You can define constraints on columns and tables to restrict the data in your tables. Cloudberry Database support for constraints is the same as PostgreSQL with some limitations, including:

  • CHECK constraints can refer only to the table on which they are defined.

  • UNIQUE and PRIMARY KEY constraints must be compatible with their table's distribution key and partitioning key, if any.

    info

    UNIQUE and PRIMARY KEY constraints are not allowed on append-optimized tables because the UNIQUE indexes that are created by the constraints are not allowed on append-optimized tables.

  • FOREIGN KEY constraints are allowed, but not enforced.

  • Constraints that you define on partitioned tables apply to the partitioned table as a whole. You cannot define constraints on the individual parts of the table.

Check constraints

Check constraints allow you to specify that the value in a certain column must satisfy a Boolean (truth-value) expression. For example, to require positive product prices:

=> CREATE TABLE products 
( product_no integer,
name text,
price numeric CHECK (price > 0) );

Not-null constraints

Not-null constraints specify that a column must not assume the null value. A not-null constraint is always written as a column constraint. For example:

=> CREATE TABLE products 
( product_no integer NOT NULL,
name text NOT NULL,
price numeric );

Unique constraints

Unique constraints ensure that the data contained in a column or a group of columns is unique with respect to all the rows in the table. The table must be hash-distributed or replicated (not DISTRIBUTED RANDOMLY). If the table is hash-distributed, the constraint columns must be the same as (or a superset of) the table's distribution key columns. For example:

=> CREATE TABLE products 
( product_no integer `UNIQUE`,
name text,
price numeric)
DISTRIBUTED BY (product_no);

Primary keys

A primary key constraint is a combination of a UNIQUE constraint and a NOT NULL constraint. The table must be hash-distributed (not DISTRIBUTED RANDOMLY), and the primary key columns must be the same as (or a superset of) the table's distribution key columns. If a table has a primary key, this column (or group of columns) is chosen as the distribution key for the table by default. For example:

=> CREATE TABLE products 
( `product_no` integer `PRIMARY KEY`,
name text,
price numeric)
` DISTRIBUTED BY (``product_no``)`;

Foreign keys

Foreign keys are not supported. You can declare them, but referential integrity is not enforced.

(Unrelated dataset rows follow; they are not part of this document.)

`config.mk`:
```
export PLATFORM = sky130hd
export DESIGN_NAME = e2u_queue
export DESIGN_NICKNAME = d
export VERILOG_FILES = /design/src/hw/rtl/euc_to_unicode_decoder_defines.svh /design/src/hw/rtl/e2u_pkg.sv /design/src/hw/rtl/e2u_queue.sv
export SDC_FILE = /design/constraint.sdc
export NUM_CORES = 1
export LEC_CHECK = 0
export BUFFER_PORTS_ARGS = -buffer_cell sky130_fd_sc_hd__buf_2
export CAP_MARGIN = 25
export CELL_PAD_IN_SITES_DETAIL_PLACEMENT = 0
export CELL_PAD_IN_SITES_GLOBAL_PLACEMENT = 1
export CORE_UTILIZATION = 44
export CTS_CLUSTER_SIZE = 16
export DETAILED_ROUTE_END_ITERATION = 7
export PLACE_DENSITY_LB_ADDON = 0.1
export SLEW_MARGIN = 25
export SYNTH_ARGS = -nofsm -noshare
export SYNTH_HDL_FRONTEND = slang
export SYNTH_SLANG_ARGS = --single-unit
export TNS_END_PERCENT = 100
```
`constraint.sdc`:
```
create_clock -name clk -period 1.4 [get_ports clk]
set_input_delay 0 -clock clk [delete_from_list [all_inputs] [get_ports clk]]
set_output_delay 0 -clock clk [all_outputs]
set_load 0.01 [all_outputs]
```
$ cat config.mk
export PLATFORM = sky130hd
export DESIGN_NAME = e2u_back
export DESIGN_NICKNAME = d
export VERILOG_FILES = /design/src/hw/rtl/euc_to_unicode_decoder_defines.svh /design/src/hw/rtl/e2u_pkg.sv /design/src/hw/rtl/e2u_back.sv
export SDC_FILE = /design/constraint.sdc
export NUM_CORES = 1
export LEC_CHECK = 0
export BUFFER_PORTS_ARGS = -buffer_cell sky130_fd_sc_hd__buf_2
export CORE_UTILIZATION = 48
export DETAILED_ROUTE_END_ITERATION = 6
export GPL_TIMING_DRIVEN = 0
export MAX_ROUTING_LAYER = met4
export PLACE_DENSITY = 0.77
export SLEW_MARGIN = 20
export SYNTH_ARGS = -nofsm -noshare
export SYNTH_HDL_FRONTEND = slang
export SYNTH_SLANG_ARGS = --single-unit
$ cat constraint.sdc
create_clock -name clk -period 3.2 [get_ports clk]
set_input_delay 0.32 -clock clk [delete_from_list [all_inputs] [get_ports clk]]
set_output_delay 0.32 -clock clk [all_outputs]
set_load 0.1 [all_outputs]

Foreign key constraints specify that the values in a column or a group of columns must match the values appearing in some row of another table to maintain referential integrity between two related tables. Referential integrity checks cannot be enforced between the distributed table segments of a Cloudberry database.

Exclusion constraints

Exclusion constraints ensure that if any two rows are compared on the specified columns or expressions using the specified operators, at least one of these operator comparisons will return false or null. The syntax is:

CREATE TABLE circles (
c circle,
EXCLUDE USING gist (c WITH &&)
) DISTRIBUTED REPLICATED;

Similar to unique constraints, an exclusion constraint is permitted only for replicated tables or when the distribution key columns are part of the constraint, with the same = operator as in the distribution key's hash operator class.

Exclusion constraints are not supported for partitioned tables.

See also CREATE TABLE ... CONSTRAINT ... EXCLUDE for details.

Adding an exclusion constraint automatically creates an index of the type specified in the constraint declaration.